Its a big house, 380m2 with insulation that poor, but the best that can be achieved. Its actually three small houses joined together so there are 9 external walls.
 
DavidSavill said:
Its a big house, 380m2 with insulation that poor, but the best that can be achieved. Its actually three small houses joined together so there are 9 external walls.

Right, the one with the courtyard? The floor plan looked like wonderful architecture for living, like an ancient Roman extended family setup.

Well 50 kW, that's a shload of heat. As they say on hearth.com, go ahead and reduce you heating load by two thirds, install low-temperature radiant panels, build yourself a Garn barn, and Bob's your uncle! All it takes is a 'metric a**load of cubic dollars'.
 
I might have missed the info -- what temp is the design heat load based on? How often/how many days each heating season do you experience this, on average? What's the average monthly low temperature you need to plan for? It may make more sense to plan for average lows and then supplement with other heat rather than plan for design heat loss at a temperature extreme.

Example: my shop design heat loss was 35,000 btuh at -37C. But the highest heat loss I measured winter of 2010-11 (very typical, cold, average winter with lows to -37C) was right around 18,000 btuh, and more typical heat loss is in the 12-14,000 btu range. That makes a big difference in sizing the amount of storage. I have 1000 gal pressurized storage, and there has been no period yet where this will not last two days between burns, and often 3 days. I have not had to use supplemental heat. At design heat loss I would be burning every day.
 
jebatty said:
I might have missed the info -- what temp is the design heat load based on? How often/how many days each heating season do you experience this, on average? What's the average monthly low temperature you need to plan for? It may make more sense to plan for average lows and then supplement with other heat rather than plan for design heat loss at a temperature extreme.

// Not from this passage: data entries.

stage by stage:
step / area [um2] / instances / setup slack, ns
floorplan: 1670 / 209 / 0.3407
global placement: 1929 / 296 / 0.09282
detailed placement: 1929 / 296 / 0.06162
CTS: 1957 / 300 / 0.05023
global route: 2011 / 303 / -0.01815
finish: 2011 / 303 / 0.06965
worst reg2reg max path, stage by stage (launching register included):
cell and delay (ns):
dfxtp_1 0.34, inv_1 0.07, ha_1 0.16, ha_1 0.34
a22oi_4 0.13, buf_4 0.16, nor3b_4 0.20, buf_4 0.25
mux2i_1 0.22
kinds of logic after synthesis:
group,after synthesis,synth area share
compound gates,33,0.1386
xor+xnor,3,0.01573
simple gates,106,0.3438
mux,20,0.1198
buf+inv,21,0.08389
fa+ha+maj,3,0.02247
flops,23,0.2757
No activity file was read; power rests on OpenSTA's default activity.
File: src/rtl/vdp_blender_pipe_if.sv
// Pixel bus for vdp_blender_pipe: input pixel/control and blended output.
// Master drives pixels, slave (the blender) returns blended colour.
interface vdp_blender_pipe_if #(
  parameter int COMPONENT_BITS = 4,
  parameter int ALPHA_BITS     = 4
);
  localparam int W = ALPHA_BITS + 3 * COMPONENT_BITS;

  logic         in_valid;
  logic         stall;
  logic         source_layer_enabled;
  logic [W-1:0] source_color;
  logic [W-1:0] dest_color;
  logic [1:0]   blend_mode;
  logic         out_valid;
  logic [W-1:0] output_color;

  modport master (
    output in_valid, stall, source_layer_enabled, source_color, dest_color, blend_mode,
    input  out_valid, output_color
  );

  modport slave (
    input  in_valid, stall, source_layer_enabled, source_color, dest_color, blend_mode,
    output out_valid, output_color
  );
endinterface

File: src/rtl/vdp_blender_pipe.sv
// vdp_blender_pipe: 4-stage ARGB layer blender (S1 capture/weights, S2 multiply,
// S3 sum/clamp, S4 output). Output alpha is always the destination alpha.
// Optional feature macro VDP_BLENDER_MODES_EN: when defined, blend_mode selects
// alpha / additive / subtractive / source-over; when undefined only alpha
// blending is built and blend_mode is ignored (latency identical).
module vdp_blender_pipe #(
  parameter int COMPONENT_BITS = 4,
  parameter int ALPHA_BITS     = 4
) (
  input  logic                 clk,
  input  logic                 reset,
  vdp_blender_pipe_if.slave    bus
);

  localparam int CB = COMPONENT_BITS;
  localparam int AB = ALPHA_BITS;
  localparam int W  = AB + 3 * CB;
  localparam int PW = CB + AB + 1;   // component * weight product
  localparam int SW = PW + 1;        // sum of two products plus rounding

  localparam logic [AB:0]   A_ONE = (AB+1)'(1) << AB;
  localparam logic [SW-1:0] ROUND = SW'(1) << (AB - 1);
  localparam logic [CB-1:0] CMAX  = '1;

`ifdef VDP_BLENDER_MODES_EN
  typedef enum logic [1:0] {
    MODE_ALPHA = 2'b00,
    MODE_ADD   = 2'b01,
    MODE_SUB   = 2'b10,
    MODE_OVER  = 2'b11
  } mode_e;
`endif

  // ---------------- input-side weights ----------------
  logic [AB-1:0] a_s, a_d;
  logic          vis_d;
  logic [AB:0]   ws_d, dv_d, wd_d;

  // Source visibility and the source/destination blend weights
  always_comb begin
    a_s   = bus.source_color[W-1 -: AB];
    a_d   = bus.dest_color[W-1 -: AB];
    vis_d = bus.source_layer_enabled && (a_s != '0);
    ws_d  = vis_d ? ({1'b0, a_s} + (AB+1)'(1)) : '0;
    dv_d  = (a_d != '0) ? ({1'b0, a_d} + (AB+1)'(1)) : '0;
    wd_d  = (AB+1)'(({(AB+1)'(0), A_ONE - ws_d} * {(AB+1)'(0), dv_d}) >> AB);
  end

  // ---------------- stage registers ----------------
  logic          s1_valid_q;
  logic [AB:0]   s1_ws_q, s1_wd_q;
  logic [AB-1:0] s1_a_q;
  logic [CB-1:0] s1_src_q [3];
  logic [CB-1:0] s1_dst_q [3];

  logic          s2_valid_q;
  logic [AB-1:0] s2_a_q;
  logic [PW-1:0] s2_ps_q [3];
  logic [PW-1:0] s2_pd_q [3];

`ifdef VDP_BLENDER_MODES_EN
  logic          s1_vis_q, s2_vis_q;
  mode_e         s1_mode_q, s2_mode_q;
  logic [CB-1:0] s2_src_q [3];
  logic [CB-1:0] s2_dst_q [3];
`endif

  logic          s3_valid_q;
  logic [W-1:0]  s3_color_d, s3_color_q;
  logic          out_valid_q;
  logic [W-1:0]  out_color_q;

  // S1: capture pixel, weights and mode
  always_ff @(posedge clk or posedge reset) begin
    if (reset) begin
      s1_valid_q <= 1'b0;
      s1_ws_q    <= '0;
      s1_wd_q    <= '0;
      s1_a_q     <= '0;
      for (int unsigned i = 0; i < 3; i++) begin
        s1_src_q[i] <= '0;
        s1_dst_q[i] <= '0;
      end
`ifdef VDP_BLENDER_MODES_EN
      s1_vis_q  <= 1'b0;
      s1_mode_q <= MODE_ALPHA;
`endif
    end else if (!bus.stall) begin
      s1_valid_q <= bus.in_valid;
      s1_ws_q    <= ws_d;
      s1_wd_q    <= wd_d;
      s1_a_q     <= a_d;
      for (int unsigned i = 0; i < 3; i++) begin
        s1_src_q[i] <= bus.source_color[i*CB +: CB];
        s1_dst_q[i] <= bus.dest_color[i*CB +: CB];
      end
`ifdef VDP_BLENDER_MODES_EN
      s1_vis_q  <= vis_d;
      s1_mode_q <= mode_e'(bus.blend_mode);
`endif
    end
  end

  // S2: per-component weighted products
  always_ff @(posedge clk or posedge reset) begin
    if (reset) begin
      s2_valid_q <= 1'b0;
      s2_a_q     <= '0;
      for (int unsigned i = 0; i < 3; i++) begin
        s2_ps_q[i] <= '0;
        s2_pd_q[i] <= '0;
      end
`ifdef VDP_BLENDER_MODES_EN
      s2_vis_q  <= 1'b0;
      s2_mode_q <= MODE_ALPHA;
      for (int unsigned i = 0; i < 3; i++) begin
        s2_src_q[i] <= '0;
        s2_dst_q[i] <= '0;
      end
`endif
    end else if (!bus.stall) begin
      s2_valid_q <= s1_valid_q;
      s2_a_q     <= s1_a_q;
      for (int unsigned i = 0; i < 3; i++) begin
        s2_ps_q[i] <= PW'(s1_src_q[i]) * PW'(s1_ws_q);
        s2_pd_q[i] <= PW'(s1_dst_q[i]) * PW'(s1_wd_q);
      end
`ifdef VDP_BLENDER_MODES_EN
      s2_vis_q  <= s1_vis_q;
      s2_mode_q <= s1_mode_q;
      for (int unsigned i = 0; i < 3; i++) begin
        s2_src_q[i] <= s1_src_q[i];
        s2_dst_q[i] <= s1_dst_q[i];
      end
`endif
    end
  end

  // S3 combinational: rounded sum, clamp, and per-mode component select
  logic [CB+1:0] blend_sum [3];
  logic [CB-1:0] comp_alpha [3];
`ifdef VDP_BLENDER_MODES_EN
  logic [CB-1:0] s_eff [3];
  logic [CB:0]   add_sum [3];
  logic [CB-1:0] comp_res [3];
`endif

  // Blend each component and reassemble {A,R,G,B} with destination alpha
  always_comb begin
    s3_color_d = '0;
    for (int unsigned i = 0; i < 3; i++) begin
      blend_sum[i]  = (CB+2)'((SW'(s2_ps_q[i]) + SW'(s2_pd_q[i]) + ROUND) >> AB);
      comp_alpha[i] = (blend_sum[i] > (CB+2)'(CMAX)) ? CMAX : blend_sum[i][CB-1:0];
`ifdef VDP_BLENDER_MODES_EN
      s_eff[i]   = s2_vis_q ? s2_src_q[i] : '0;
      add_sum[i] = {1'b0, s2_dst_q[i]} + {1'b0, s_eff[i]};
      comp_res[i] = comp_alpha[i];
      case (s2_mode_q)
        MODE_ADD:  comp_res[i] = add_sum[i][CB] ? CMAX : add_sum[i][CB-1:0];
        MODE_SUB:  comp_res[i] = (s2_dst_q[i] >= s_eff[i]) ? (s2_dst_q[i] - s_eff[i]) : '0;
        MODE_OVER: comp_res[i] = s2_vis_q ? s2_src_q[i] : s2_dst_q[i];
        default:   comp_res[i] = comp_alpha[i];
      endcase
      s3_color_d[i*CB +: CB] = comp_res[i];
`else
      s3_color_d[i*CB +: CB] = comp_alpha[i];
`endif
    end
    s3_color_d[W-1 -: AB] = s2_a_q;
  end

  // S3: register blended colour
  always_ff @(posedge clk or posedge reset) begin
    if (reset) begin
      s3_valid_q <= 1'b0;
      s3_color_q <= '0;
    end else if (!bus.stall) begin
      s3_valid_q <= s2_valid_q;
      s3_color_q <= s3_color_d;
    end
  end

  // S4: output register; colour only advances on a valid pixel so bubbles hold it
  always_ff @(posedge clk or posedge reset) begin
    if (reset) begin
      out_valid_q <= 1'b0;
      out_color_q <= '0;
    end else if (!bus.stall) begin
      out_valid_q <= s3_valid_q;
      if (s3_valid_q) begin
        out_color_q <= s3_color_q;
      end
    end
  end

  assign bus.out_valid    = out_valid_q;
  assign bus.output_color = out_color_q;

endmodule

File: src/flat_wrapper.sv
// flat-port wrapper written by rule: the top's interface ports become plain ports
module vdp_blender_pipe_flat 
#(
  parameter int COMPONENT_BITS = 4,
  parameter int ALPHA_BITS     = 4
)
  (clk, reset, bus_in_valid, bus_stall, bus_source_layer_enabled, bus_source_color, bus_dest_color, bus_blend_mode, bus_out_valid, bus_output_color);
  vdp_blender_pipe_if #(.COMPONENT_BITS(COMPONENT_BITS), .ALPHA_BITS(ALPHA_BITS)) bus_i ();
  input  logic clk;
  input  logic reset;
  input wire logic [$bits(bus_i.in_valid)-1:0] bus_in_valid;
  input wire logic [$bits(bus_i.stall)-1:0] bus_stall;
  input wire logic [$bits(bus_i.source_layer_enabled)-1:0] bus_source_layer_enabled;
  input wire logic [$bits(bus_i.source_color)-1:0] bus_source_color;
  input wire logic [$bits(bus_i.dest_color)-1:0] bus_dest_color;
  input wire logic [$bits(bus_i.blend_mode)-1:0] bus_blend_mode;
  output wire logic [$bits(bus_i.out_valid)-1:0] bus_out_valid;
  output wire logic [$bits(bus_i.output_color)-1:0] bus_output_color;
  assign bus_i.in_valid = bus_in_valid;
  assign bus_i.stall = bus_stall;
  assign bus_i.source_layer_enabled = bus_source_layer_enabled;
  assign bus_i.source_color = bus_source_color;
  assign bus_i.dest_color = bus_dest_color;
  assign bus_i.blend_mode = bus_blend_mode;
  assign bus_out_valid = bus_i.out_valid;
  assign bus_output_color = bus_i.output_color;
  vdp_blender_pipe #(.COMPONENT_BITS(COMPONENT_BITS), .ALPHA_BITS(ALPHA_BITS)) u_core (.clk(clk), .reset(reset), .bus(bus_i));
endmodule
File: config.mk
export PLATFORM = sky130hd
export DESIGN_NAME = vdp_blender_pipe_flat
export DESIGN_NICKNAME = d
export VERILOG_FILES = /design/src/rtl/vdp_blender_pipe_if.sv /design/src/rtl/vdp_blender_pipe.sv /design/src/flat_wrapper.sv
export SDC_FILE = /design/constraint.sdc
export NUM_CORES = 1
export LEC_CHECK = 0
export CORE_MARGIN = 2
export CORE_UTILIZATION = 35
export CTS_BUF_LIST = sky130_fd_sc_hd__clkbuf_4 sky130_fd_sc_hd__clkbuf_8 sky130_fd_sc_hd__clkbuf_16
export CTS_CLUSTER_SIZE = 40
export DETAILED_ROUTE_END_ITERATION = 6
export SLEW_MARGIN = 40
export SYNTH_ARGS = -nofsm -noshare
export SYNTH_HDL_FRONTEND = slang
export SYNTH_SLANG_ARGS = --single-unit
File: constraint.sdc
create_clock -name clk -period 5.3 [get_ports clk]
set_input_delay 0.53 -clock clk [delete_from_list [all_inputs] [get_ports clk]]
set_output_delay 0.53 -clock clk [all_outputs]
set_load 0.005 [all_outputs]
### Yosys cells after proc, flatten, opt, wreduce, memory -nomap -nowiden

Index checks and enable logic that the tools add are counted.

| word-level totals | value |
|---|---|
| flip-flop bits (word level) | 132 |

| cells by class | value |
|---|---|
| order comparisons | 3 |
| add/subtract/negate cells | 9 |
| bitwise gates (word level) | 1 |
| $mul | 7 |
| mux-type cells | 5 |
| reductions and logical operators | 4 |

Operators with widths:

| cell | count |
|---|---|
| multiplier 4 x 5 -> 9 bit | 6 |
| adder 10 x 4 -> 10 bit (second input constant) | 3 |
| adder 9 x 9 -> 10 bit | 3 |
| greater-than comparator 6 x 4 -> 1 bit (second input constant) | 3 |
| 2-to-1 mux 4 bit | 3 |
| adder 4 x 1 -> 5 bit (second input constant) | 2 |
| 2-to-1 mux 5 bit | 2 |
| multiplier 5 x 5 -> 9 bit | 1 |
| nonzero test 4 bit | 2 |
| subtractor 5 bit (first input constant) | 1 |
| AND reduction 2 bit | 1 |
| logical AND 1 bit | 1 |
| inverter 1 bit | 1 |

### Longest topological paths before layout

Gate-level depths: netlist of the first run.

| depth | value |
|---|---|
| depth in word-level cells | 5 |
| depth in mapped cells | 19 |
| mapped depth without buffers | 19 |

### Worst setup path after synthesis of the first run

Ideal clock, no wire load.

| timing | value |
|---|---|
| path type | input-to-reg |
| from | in bus_source_color[12] |
| to | reg u_core.s1_wd_q[4] |
| arrival time | 4.590 ns |
| library setup time | 0.137 ns |
| cell stages on the path | 18 |
| path slack | 0.573 ns |
| buffers on the path | 0 |
| cells stage by stage | inv_1 ha_1 or3b_2 nand3_2 ha_1 xnor2_1 or2_2 fa_1 fa_1 fa_1 inv_1 ha_1 o21ai_0 nand2b_1 and3_1 and3_1 o21ai_0 o311ai_1 |

| between the ends | value |
|---|---|
| cells in the longest elaborated chain, start to end | 5 |

Ends and longest elaborated chain:

| element | RTL line | RTL |
|---|---|---|
| start: declaration | flat_wrapper.sv:14 | `input wire logic [$bits(bus_i.source_color)-1:0] bus_source_color;` |
| branches (longest 2 deep; another with adder 4 x 1 -> 5 bit) | n/a |  |
| 2-to-1 mux 5 bit (*) | vdp_blender_pipe.sv:44 | `ws_d = vis_d ? ({1'b0, a_s} + (AB+1)'(1)) : '0;` |
| subtractor 5 bit (*) | vdp_blender_pipe.sv:46 | `wd_d = (AB+1)'(({(AB+1)'(0), A_ONE - ws_d} * {(AB+1)'(0), dv_d}) >> AB);` |
| multiplier 5 x 5 -> 9 bit (*) | vdp_blender_pipe.sv:46 |  |
| end signal: assignment | vdp_blender_pipe.sv:91 | `s1_wd_q <= wd_d;` |
| end: declaration | vdp_blender_pipe.sv:51 | `logic [AB:0] s1_ws_q, s1_wd_q;` |

Mark *: on every way between the ends.
A chain may end at the register's enable or synchronous reset.

### Worst setup path in the final report of the first run

| timing | value |
|---|---|
| from | in bus_source_color[13] |
| to | reg u_core.s1_wd_q[4] |

Same word-level chain as after synthesis.

==> results of run 1 <==
[final timing paths]
check	to	slack (ns)	depth (start not counted)
hold / removal	u_core.bus.output_color[5]	0.48	2
max in group asynchronous	u_core.s2_ps_q[5]	3.74	3
hold reg to reg	u_core.bus.output_color[5]	0.48	2
setup reg to reg	u_core.s2_ps_q[17]	1.75	11
min in group asynchronous	u_core.bus.output_color[6]	0.62	2
setup / recovery	u_core.s1_wd_q[4]	0.44	19
[critical path: cells and delay by family]
family	cells	cell delay, ns
adder cells (fa/ha/maj)	6	2.10
buffers and inverters	3	0.55
AO/OA/AOI/OAI	3	0.36
AND/OR/NAND/NOR	6	1.49
XOR/XNOR	1	0.10
[flip-flops by register name, indices dropped and copies added, names as in the netlist, 4 cells and up]
register,cells
u_core.s2_ps_q,27
u_core.s1_ws_q,5
u_core.s1_dst_q,12
u_core.s3_color_q,16
u_core.s2_a_q,4
u_core.s1_wd_q,5
u_core.s2_pd_q,27
u_core.s1_a_q,4
u_core.s1_src_q,12
u_core.bus.output_color,16
[cells by family (layout without fill, tap and decap cells)]
kind of cell / after synthesis / count (layout) / share of synthesized area (%)
adder cells (fa/ha/maj): 186 / 186 / 26.9
XOR/XNOR: 55 / 55 / 4.89
buffers and inverters: 135 / 204 / 5.19
AND/OR/NAND/NOR: 256 / 256 / 12.5
AO/OA/AOI/OAI: 159 / 159 / 10.1
multiplexers: 60 / 60 / 6.85
flip-flops: 132 / 132 / 33.6
[power by group through the flow]
stage / registers (mW) / clock network (mW) / logic [mW]
final: 1.48 / 1.23 / 1.81
after global routing: 1.53 / 1.31 / 2.12
after CTS: 1.49 / 1.26 / 1.85
after detailed placement: 1.51 / 0 / 1.82
after global placement: 1.51 / 0 / 1.81
after floorplan: 1.41 / 0 / 1.40
[per-layer routing]
layer	vias up	GRT usage (%)	share of wire, %
li1	3401	-	-
met2	67	24.7	48
met4	0	3.87	1.4
met3	16	2.97	2.5
met5	-	0	0
met1	3254	18.3	48
[stage by stage]
| step | setup TNS (ns) | area, µm² |
|---|---|---|
| 6_report | 0 | 11500 |
| 5_1_grt | 0 | 11500 |
| 4_1_cts | 0 | 11500 |
| 3_5_place_dp | -0.00338 | 10800 |
| 3_3_place_gp | 0 | 10800 |
| 2_1_floorplan | 0 | 9840 |
[placed cells by master, fill, tap and decap left out, types with 12 or more instances in the layout]
master	count
and2_1	64
o21bai_1	13
a2bb2oi_1	12
fa_1	43
o21ai_0	61
xnor2_1	31
inv_1	102
ha_1	143
dfrtp_1	132
nor2_1	30
xor2_1	24
buf_4	16
a21o_1	15
mux2_2	59
nand2_1	118
a21oi_1	35
clkdlybuf4s50_1	52
clkbuf_16	17
[final cells by class]
| type | instances | share of cell area [%] |
|---|---|---|
| clock buffer | 18 | 3.83 |
| timing repair buffer | 68 | 5.59 |
| sequential | 132 | 28.8 |
| clock inverter | 14 | 1.46 |
| inverter | 104 | 3.47 |
| multi-input combinational | 716 | 52.7 |
| tap | 378 | 4.13 |
==> flow_summary.toml, run 1 <==
[power]
p_switching_mw = 1.61
power_leakage_nw = 5.85
swShare_pct = 35.7
p_per_area_mw_per_mm2 = 395
ir_drop_uv = 159
p_seq_share_pct = 32.8
combPwrFrac_pct = 40.1
p_clk_share_pct = 27.1
intPower_mw = 2.91
fin_total_pwr_mw = 4.53

[route]
ant_nets = 0
avgViaCountPerCell = 4.71
drcViolationCount = 0
drt_iter0_markers = 236
wirelength_um = 19300
dr.pass1.iters = 4
routedWlPerCell_um = 13.5
num_vias = 6738

[synthesis]
synth_area_leaders = "dfrtp_1, ha_1, fa_1"
netlist.area_leader.share_pct = 33.6
synth_common_cells = "ha_1, dfrtp_1, nand2_1"
postSynth.asyncResetShare_pct = 100
syn_inst = 983
syn_area_mm2 = 0.00984
ys_seq_area_share_pct = 33.6
ys_ff_latch = 132
synth_edf_count = 0
synth_top_flop_cell = "dfrtp_1"
synth.largest_area_cell = "dfrtp_1"
yosysMostFrequentCell = "ha_1"
syn-num-nets = 1208
synth.avg_cell_area_um2 = 10.0
yosys_warnings = 0
synth_cell_types = 47

[clock_network]
cts_buffers = 17
clock-root-buffer = "clkbuf_16"
cts_max_path_buffers = 2
clk_pin_slew_ns = 0.07
cts_num_sinks = 132
worstSkewPairLatency_ns = 0.43
post_cts_buffers = 0
htree_levels = 4
cts_resized = 0
cts_tree = "done"
cts_hold_buf = 0

[finish]
antenna_cells = 0
instances_no_fill = 1430
nNetsFinal = 1264
multiInputGateArea_mm2 = 0.00603
seqCellArea_mm2 = 0.00330
n_fill_cell = 2719
utilization_pct = 41.3
drive_above_1_share_pct = 11.1
area_growth_pct = 16.4

[die]
start_util_pct = 35.5
die_area_mm2 = 0.0295
core_mm2 = 0.0277
io_pins = 56
rows = 61
die_w_um = 172
die_h_um = 172

[sta]
rsz0062_at_grt = "no"
min_period_ns = 4.86
slew-limit-headroom_pct = 47.7
hold_viol = 0
fin_worst_skew_ns = 0.0117
period_share_pct = 91.7
slew_viol_final = 0
fmax_mhz = 206
worst_pin_slew_ns = 0.785
holdWs_ns = 0.475
setup_ws_ns = 0.442
setup_viol = 0

[grt]
grt_pass1_wl_um = 33500
antenna_found_initial = 0
grt_max_degree = 100
grt_pass1_vias = 6889
grt.overflow.total = 0
grt_use_total_pct = 14.4

[worst_setup_path]
slowest_delay_ns = 0.54
timing.rr.start = "u_core.s1_ws_q[2]"
crit_start = "bus_source_color[13]"
worstSetupPathType = "input port to flip-flop"
cp_slowest_cell = "fa_1"
cp-end-kind = "flip-flop"
crit_chain = "clkdlybuf4s50_1 > inv_1 > ha_1 > or3b_2 > nand3_1 > ha_1 > xnor2_1 > or2_2 > fa_1 > fa_1 > fa_1 > inv_1 > ha_1 > nor3_1 > o21ai_0 > and3_1 > and3_1 > o21ai_0 > o311ai_1"
critPathRequiredTime_ns = 5.60
worst_ep_arrival_time_ns = 5.16
start_kind = "input port"
path_max_fanout = 4

[min_path]
min_from = "u_core.bus.output_color[5]"
worstHoldPathType = "flip-flop to flip-flop"

[placed_design]
dp_cells = 1398
hpwl_um = 14700
pre_cts_ws_ns = -0.00338
port_buffers = 53
gp_congestion = 0.824

[job]
cap_violations = 0

[outcome]
status = "completed"
No activity file was read; power rests on OpenSTA's default activity.
==> run 2, diff against run 1 <==
SKIP_CTS_REPAIR_TIMING = 1   (was not set)
==> results of run 2 <==
Final layout, timing and power as in run 1 (identical DEF).
==> run 3, diff against run 2 <==
GPL_ROUTABILITY_DRIVEN = 0   (was not set)
==> results of run 3 <==
Final layout, timing and power as in run 1 (identical DEF).
## config.mk

```make
export PLATFORM = sky130hd
export DESIGN_NAME = data_sync_v2
export DESIGN_NICKNAME = d
export VERILOG_FILES = /design/src/rtl/data_sync_v2.sv
export SDC_FILE = /design/constraint.sdc
export NUM_CORES = 1
export LEC_CHECK = 0
export CORE_AREA = 2 2 48 50
export CTS_CLUSTER_DIAMETER = 30
export CTS_CLUSTER_SIZE = 8
export DETAILED_ROUTE_END_ITERATION = 10
export DIE_AREA = 0 0 50 52
export PLACE_DENSITY = 0.73
export SLEW_MARGIN = 30
export SYNTH_ARGS = -nofsm -noshare
export SYNTH_HDL_FRONTEND = slang
export SYNTH_SLANG_ARGS = --single-unit
```

## constraint.sdc

```tcl
create_clock -name CLK -period 1.3 [get_ports CLK]
set_input_delay 0.325 -clock CLK [delete_from_list [all_inputs] [get_ports CLK]]
set_output_delay 0.325 -clock CLK [all_outputs]
set_load 0.005 [all_outputs]
```

## src/rtl/data_sync_v2.sv

```systemverilog
// Destination-side CDC bus synchronizer. A qualifier bit is re-timed through a flop chain
// and edge-detected; each detected event captures the source bus and emits a one-cycle pulse.
module data_sync_v2 #(
    parameter int BUS_WIDTH   = 8,
    parameter int NUM_STAGES  = 2,
    parameter int TOGGLE_MODE = 0,
    parameter int CNT_WIDTH   = 8
) (
    input  logic                 CLK,
    input  logic                 RST,
    input  logic [BUS_WIDTH-1:0] Unsync_Bus,
    input  logic                 Bus_Enable,
    input  logic                 Ovr_Clr,
    output logic [BUS_WIDTH-1:0] Sync_Bus,
    output logic                 Enable_Pulse,
    output logic                 Sync_Busy,
    output logic                 Overrun,
    output logic [CNT_WIDTH-1:0] Xfer_Count
);

    generate
        if (NUM_STAGES < 2 || NUM_STAGES > 4) begin : g_bad_stages
            $error("data_sync_v2: NUM_STAGES must be in 2..4");
        end
    endgenerate

    // Handshake: Bus_Enable acts as a valid with no ready. The source holds Unsync_Bus
    // stable from the qualifier change until Enable_Pulse rises; a new qualifier event
    // arriving while the previous one is still in the chain is flagged as Overrun.

    logic [NUM_STAGES-1:0] sync_q;
    logic                  edge_q;
    logic                  sync_last;
    logic                  event_w;
    logic                  entry_w;
    logic [NUM_STAGES:0]   chain_w;

    assign sync_last = sync_q[NUM_STAGES-1];
    assign chain_w   = {sync_q, edge_q};

    always_comb begin
        event_w = 1'b0;
        entry_w = 1'b0;
        if (TOGGLE_MODE != 0) begin
            event_w = sync_last ^ edge_q;
            entry_w = Bus_Enable ^ sync_q[0];
        end else begin
            event_w = sync_last & ~edge_q;
            entry_w = Bus_Enable & ~sync_q[0];
        end
    end

    // Busy while any chain flop disagrees with the others, i.e. a change is still travelling.
    assign Sync_Busy = (|chain_w) & ~(&chain_w);

    always_ff @(posedge CLK or negedge RST) begin
        if (!RST) begin
            sync_q <= '0;
            edge_q <= 1'b0;
        end else begin
            sync_q <= {sync_q[NUM_STAGES-2:0], Bus_Enable};
            edge_q <= sync_last;
        end
    end

    always_ff @(posedge CLK or negedge RST) begin
        if (!RST) begin
            Sync_Bus     <= '0;
            Enable_Pulse <= 1'b0;
            Xfer_Count   <= '0;
        end else begin
            Enable_Pulse <= event_w;
            if (event_w) begin
                Sync_Bus   <= Unsync_Bus;
                Xfer_Count <= Xfer_Count + CNT_WIDTH'(1);
            end
        end
    end

    // Set takes priority over clear so an overrun coinciding with Ovr_Clr is not lost.
    always_ff @(posedge CLK or negedge RST) begin
        if (!RST) begin
            Overrun <= 1'b0;
        end else if (entry_w && Sync_Busy) begin
            Overrun <= 1'b1;
        end else if (Ovr_Clr) begin
            Overrun <= 1'b0;
        end
    end

endmodule

```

Example: my shop design heat loss was 35,000 btuh at -37C. But the highest heat loss I measured winter of 2010-11 (very typical, cold, average winter with lows to -37C) was right around 18,000 btuh, and more typical heat loss is in the 12-14,000 btu range. That makes a big difference in sizing the amount of storage. I have 1000 gal pressurized storage, and there has been no period yet where this will not last two days between burns, and often 3 days. I have not had to use supplemental heat. At design heat loss I would be burning every day.

Yeah I hear you, I look at everyones heat load here and get very envious. I am worried we if undersize the boiler and are stuffed. Seems if you oversize it and have storage to back it up then worst case is you dont start the fire as often.....

Average temps last year were
May 6.15 Jun 5.61 Jul 4.43 Aug 7.23 Sept 9.44

Lows were
May -5.72 Jun -4.94 Jul -5.17 Aug -3.06 Sep -4.22

So nothing like what your getting.

Real life heat loss - got me wondering but its hard to know. One of the houses where we have rads now we have 5.5kW of radiators in a combined kitchen/lounge. They dont heat it enough over June/Jul, can never get it above 19degC unless we turn on the electric heaters even when the boiler is going hard. If we go to bed with the boiler roaring around 5 hrs later the temp will be down below 14degC, by 8 hrs we are down to about 10degC which is where daddy is out swearing at the boiler with the kids complaining they are cold :)

My thinking was whack another 3kW in that space, so the radiators can work at lower temps and we might be on the sweet spot.